No specs are provided for distortion so we have to go by what we are getting which is 63 dB. Second harmonic is at -70 dB with enough noise added to it to bring the SINAD to 63 dB. Sure, we can buy into tubes having second harmonics but what is up with that all garbage around 6 to 20 kHz? We will dig into this more in a bit.
As a way of reference, our recently reviewed $299 Cambridge Duo Phono stage produces 90 dB SINAD. That is 37 dB better! Not 5, not 10, not 20, but 37 dB better!
Moving Coil with its much higher gain naturally worsens performance:
The higher gain exaggerates the switching noise from the power supply rectifier at 120 hz and harmonics of mains thereof.
One channel is a lot worse than the other with a SINAD of just 51 dB versus 57 in the other channel. The red channel has those extra spikes at 7, 11 and 15+ kHz. What do we pay thousands of dollars for if it is two channels that perform similarly? Is there some goodness in one channel distorting more than the other?
Let's look at our noise floor spectrum without the generator playing (but connected and hence loading down the input):
How do you defend this? Idle noise spikes going up to nearly -50 dB? Thank heavens our hearing is poor in low frequencies. Again, the worst case spike in Cambridge Duo was -90 dB. Again, did I miss school the day they taught these things to be musical?
The only performance spec in the marketing bullet list from eXemplar is "noise -75 dBu." This is what I get:
OK, it is close with MM input but nowhere near with MC. Likely a-weighting was used to reduce the low frequency noise.

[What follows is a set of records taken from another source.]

--- src/rtl/apb_fifo_port_pkg.sv ---
// Shared definitions for the APB front-end of the sync FIFO: register offsets,
// CTRL/IRQ_STAT bit positions and the bus FSM encoding.
package apb_fifo_port_pkg;

    localparam logic [31:0] OFF_DATA   = 32'h00;
    localparam logic [31:0] OFF_STATUS = 32'h04;
    localparam logic [31:0] OFF_CTRL   = 32'h08;
    localparam logic [31:0] OFF_THRESH = 32'h0C;
    localparam logic [31:0] OFF_IRQ    = 32'h10;

    localparam int CTRL_BLOCK  = 0;
    localparam int CTRL_IRQ_EN = 1;

    localparam int IRQ_LEVEL = 0;
    localparam int IRQ_OVF   = 1;
    localparam int IRQ_UDF   = 2;

    typedef enum logic [1:0] {
        ST_IDLE  = 2'd0,
        ST_STALL = 2'd1,
        ST_RESP  = 2'd2
    } state_t;

endpackage

--- src/rtl/apb_fifo_port_irq.sv ---
// Sticky IRQ_STAT register (set beats write-one-to-clear) and the registered irq line.
module apb_fifo_irq
    import apb_fifo_port_pkg::*;
(
    input  logic       clk_i,
    input  logic       rst_i,
    input  logic       levelHit_i,
    input  logic       setOvf_i,
    input  logic       setUdf_i,
    input  logic       clrEn_i,
    input  logic [2:0] clrMask_i,
    input  logic       irqEn_i,
    output logic [2:0] irqStat_o,
    output logic       irq_o
);

    logic [2:0] stat_q;
    logic [2:0] stat_d;
    logic [2:0] setVec;
    logic       irq_q;

    // Clear first, then OR in this cycle's events so a coincident set survives.
    always_comb begin
        setVec            = '0;
        setVec[IRQ_LEVEL] = levelHit_i;
        setVec[IRQ_OVF]   = setOvf_i;
        setVec[IRQ_UDF]   = setUdf_i;
        stat_d            = stat_q;
        if (clrEn_i) begin
            stat_d = stat_d & ~clrMask_i;
        end
        stat_d = stat_d | setVec;
    end

    always_ff @(posedge clk_i or posedge rst_i) begin
        if (rst_i) begin
            stat_q <= '0;
            irq_q  <= 1'b0;
        end else begin
            stat_q <= stat_d;
            irq_q  <= irqEn_i & (|stat_q);
        end
    end

    assign irqStat_o = stat_q;
    assign irq_o     = irq_q;

endmodule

Let's sweep the input level and see what kind of distortion+noise we get relative to output voltage. First, moving magnet:
It is obvious how noisy the eXception is compared to solid state Cambridge Duo. It does have one benefit though in that there is no real clipping. Indeed, by accident I drove the input to higher voltages and saw output as high as 30 volts!!! Hope you have a high voltage tolerant input on your pre-amp as I do in my Audio Precision analyzer or it will cook it good. Not how much cleaner output the Cambridge provides (nearly 8 volts) prior to clipping. The gap in performance is enormous.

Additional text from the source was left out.